■ **Entries taken from a collection**:
═══

==> src/hw/fma_pkg.sv <==
// Shared definitions for the floating-point multiply-accumulate cell
// Single-precision word layout, bias and the widths used inside the
// pipeline for products and accumulated sums

package fma_pkg;

    // --------------------------------------------------
    // IEEE single-precision format
    // --------------------------------------------------
    localparam int FLOAT_W  = 32;
    localparam int EXP_W    = 8;
    localparam int MAN_W    = 23;
    localparam int EXP_BIAS = 127;

    // --------------------------------------------------
    // Internal number widths
    // --------------------------------------------------

    // Product of two 24-bit mantissas, hidden ones included
    localparam int PROD_MAN_W = 2 * (MAN_W + 1);

    // Signed biased exponent, with headroom above and below the field
    localparam int ACC_EXP_W = 10;

    // Answer word given for a dot product that saw a bad input
    localparam logic [FLOAT_W-1:0] ERROR_WORD = '1;

    // --------------------------------------------------
    // Operand word
    // --------------------------------------------------
    typedef struct packed {
        logic             sign;
        logic [EXP_W-1:0] exp;   // Biased exponent
        logic [MAN_W-1:0] man;   // Stored fraction, hidden one dropped
    } float_fields_t;

    // Raw bits on the ports, fields for checking and arithmetic
    typedef union packed {
        logic [FLOAT_W-1:0] raw;
        float_fields_t      f;
    } float_word_u;

endpackage : fma_pkg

═══

Retype every record without alteration.

■ **OUTPUT OF THE EXERCISE**:
==> src/hw/fma_pkg.sv <==
// Shared definitions for the floating-point multiply-accumulate cell
// Single-precision word layout, bias and the widths used inside the
// pipeline for products and accumulated sums

package fma_pkg;

    // --------------------------------------------------
    // IEEE single-precision format
    // --------------------------------------------------
    localparam int FLOAT_W  = 32;
    localparam int EXP_W    = 8;
    localparam int MAN_W    = 23;
    localparam int EXP_BIAS = 127;

    // --------------------------------------------------
    // Internal number widths
    // --------------------------------------------------

    // Product of two 24-bit mantissas, hidden ones included
    localparam int PROD_MAN_W = 2 * (MAN_W + 1);

    // Signed biased exponent, with headroom above and below the field
    localparam int ACC_EXP_W = 10;

    // Answer word given for a dot product that saw a bad input
    localparam logic [FLOAT_W-1:0] ERROR_WORD = '1;

    // --------------------------------------------------
    // Operand word
    // --------------------------------------------------
    typedef struct packed {
        logic             sign;
        logic [EXP_W-1:0] exp;   // Biased exponent
        logic [MAN_W-1:0] man;   // Stored fraction, hidden one dropped
    } float_fields_t;

    // Raw bits on the ports, fields for checking and arithmetic
    typedef union packed {
        logic [FLOAT_W-1:0] raw;
        float_fields_t      f;
    } float_word_u;

endpackage : fma_pkg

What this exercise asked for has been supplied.